Categories: Around the world

No U.S. intervention in Haiti!

SLL photo: Stephen Millies

More than a hundred people marched through the heart of Brooklyn, New York’s Haitian community, on Oct. 17 to protest plans to invade Haiti. Onlookers in cars honked their horns and raised fists in support.

Fanmi Lavalas New York and Komokoda called the demonstration. “Our people in Haiti are fighting and dying to return to the free & sovereign country our ancestors defeated their white enslavers to create in 1804,” said the call for the demonstration. “We will not let them fight alone.”

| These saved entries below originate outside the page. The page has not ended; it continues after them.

===== ./run.sh =====
#!/bin/bash
# OpenROAD 26Q1-2900-gdf79404cd8, Yosys 0.63+post, stock flow scripts
make -C /OpenROAD-flow-scripts/flow DESIGN_CONFIG=/design/flow/config.mk WORK_HOME=/design/flow/orfs finish

===== ./config.mk =====
export PLATFORM = sky130hd
export DESIGN_NAME = BTB
export DESIGN_NICKNAME = BTB
export VERILOG_FILES = /design/flow/design.v
export SDC_FILE = /design/flow/constraint.sdc
export NUM_CORES = 4
export LEC_CHECK = 1
export CORE_UTILIZATION = 30
export SYNTH_MEMORY_MAX_BITS = 65536

===== ./constraint.sdc =====
current_design BTB

set clk_period 296.3
set clk_io_pct 0.2

create_clock -name clk0 -period $clk_period [get_ports {clk}]

set non_clock_inputs [all_inputs -no_clocks]
set_input_delay [expr $clk_period * $clk_io_pct] -clock clk0 $non_clock_inputs
set_output_delay [expr $clk_period * $clk_io_pct] -clock clk0 [all_outputs]

===== ./design.v =====
module BTB #(
    parameter PC_INDEX_WIDTH       =   6
) (
    input               rstn,
    input               clk,
    input               if0_allowin,
    input   [1:0]       inst_btype,
    input   [31:0]      inst_pc,
    input   [31:0]      fetch_pc,
    input   [31:0]      nex_pc,
    output  [31:0]      pred_pc,
    output  [1 :0]      pred_taken,
    input   [31:0]      fact_pc,
    input   [31:0]      fact_tpc, 
    input               fact_taken,
    input               predict_dir_fail,
    input               predict_add_fail
);
        localparam      EASY_STRONG_TAKEN    =   2'b00,
                        EASY_STRONG_NOTAKEN  =   2'b01,
                        EASY_WEAK_TAKEN      =   2'b10,
                        EASY_WEAK_NOTAKEN    =   2'b11,
                        HARD_STRONG_TAKEN    =   2'b00,
                        HARD_STRONG_NOTAKEN  =   2'b01,
                        HARD_WEAK_TAKEN      =   2'b10,
                        HARD_WEAK_NOTAKEN    =   2'b11,
                        IDLE                 =   2'b10,
                        TOP_IDLE             =   2'b00, 
                        TOP_EASY             =   2'b01,
                        TOP_HARD             =   2'b10,
                        TOP_LOCAL            =   2'b11; 
    reg [1:0] EASY_STATE=0,NEXT_EASY_STATE=0;
    reg [1:0] HARD_STATE=0,NEXT_HARD_STATE=0;
    reg [1:0] TOP_STATE=0, NEXT_TOP_STATE=0;
    reg [(1<<PC_INDEX_WIDTH)-1:0]   UMASK=0;
    reg [(1<<PC_INDEX_WIDTH)-1:0]   BMASK=0;
    reg [2:0]                       SCORE=0;
    reg [1:0]                       taken=0;
    reg [1:0]                       btype=0; 
    reg [(PC_INDEX_WIDTH-1):0]      bindex=0;
    wire                            we;
    wire                            hash_we;
    wire                            adv_we;
    wire                            local_we;
    wire [31:0]                     PCAdd;
    wire [PC_INDEX_WIDTH-1:0]       HASH_INDEX;
    wire [PC_INDEX_WIDTH-1:0]       HASH_FACT_INDEX;
    wire [PC_INDEX_WIDTH-1:0]       INDEX;
    wire [PC_INDEX_WIDTH-1:0]       FACT_INDEX;
    wire                            pred_valid;
    wire                            check=(pred_pc!=PCAdd)&&(pred_taken!=2'b00);
    wire [31:0]                     pred_pc_hang;
    wire [1 :0]                     local_taken;
    wire [31:0]                     adv_pred_pc;
    wire [1 :0]                     adv_taken;
    wire                            hit;
    wire                            Bhit; 
    wire                            Uhit;
    wire                            adv_hit;
    wire                            check_Bhit; 
    wire                            check_Uhit;
    wire [1:0]                      check_taken;
    assign we       = fact_taken;
    assign hash_we  = 1'b1;
    assign local_we = predict_add_fail;
    assign adv_we   = fact_taken&&(predict_add_fail||predict_dir_fail);
    assign INDEX=fetch_pc[PC_INDEX_WIDTH+2:3];
    assign FACT_INDEX=fact_pc[PC_INDEX_WIDTH+2:3];
    assign hit=taken==check_taken; 
    assign Bhit=BMASK[INDEX];
    assign Uhit=UMASK[INDEX];
    assign check_Bhit=BMASK[INDEX];
    assign check_Uhit=UMASK[INDEX];
    assign PCAdd     =  fetch_pc[2]?fetch_pc+4:fetch_pc+8;
    assign         pred_taken= adv_hit?adv_taken:2'b00;
    assign         pred_pc   = (pred_taken!=2'b00)?adv_pred_pc:PCAdd;
    BTB_advance u_BTB_advance(
        .rstn           ( rstn        ),
        .clk            ( clk         ),
        .fetch_pc       ( fetch_pc    ),
        .pred_pc        ( adv_pred_pc ),
        .pred_taken     ( adv_taken   ),
        .fact_taken     ( fact_taken  ),
        .fact_pc        ( fact_pc     ),
        .fact_tpc       ( fact_tpc    ),
        .predict_dir_fail(predict_dir_fail),
        .predict_add_fail(predict_add_fail),
        .hit            ( adv_hit)
    );
    always @(posedge clk or negedge rstn) begin
        if(!rstn)begin
            btype<=0;
            bindex<=0;
        end else begin
            btype<=inst_btype;
            bindex<=inst_pc[PC_INDEX_WIDTH+2:3];
        end
    end
    always @(posedge clk or negedge rstn) begin
        if(!rstn)begin
            UMASK<=0;
        end else begin
            if(check_Uhit==1&&!btype[0])UMASK<=0;
            else if(btype[0])begin
                UMASK[INDEX]<=1;
            end
        end
    end
    always @(posedge clk or negedge rstn) begin
        if(!rstn)begin
            BMASK<=0;
        end else begin
            if(check_Bhit==1&&btype!=2'b00)BMASK[bindex]<=0;
            else if(btype!=2'b00)begin
                BMASK[bindex]<=1;
            end
        end
    end
endmodule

Carrying signs with pictures of Jean-Jacques Dessalines, who defeated Napoleon’s troops, Haitians and their supporters marched down Nostrand Avenue to Flatbush Avenue, also known as “the Junction.”

U.S. Secretary of State Anthony Blinken is maneuvering to send troops under the guise of the United Nations.

Such a Pentagon intervention would be in the footsteps of the U.S. occupation of Haiti from 1915 to 1934. U.S. Marines killed thousands of Haitians.

Among them was Charlemagne Péralte, the Haitian national hero leading the resistance against the occupation. He was assassinated on Nov. 1, 1919, by Marine Sgt. Herman Hanneken, who was wearing Blackface.

Hanneken was given the congressional Medal of Honor for this war crime and was eventually made a brigadier general.

Protesters gathered at Eastern Parkway and Nostrand Avenue, Brooklyn, which is named after John van Nostrand, an owner of enslaved Africans. U.S. and European capitalists have never forgiven Haitians for overthrowing their slave masters.

In revenge, the wealthy and powerful have been attacking Haiti for 230 years and making it poor. As one sign read, “France owes Haiti $29 billion plus reparations.”

Wall Street owes billions, too. U.S. hands off Haiti!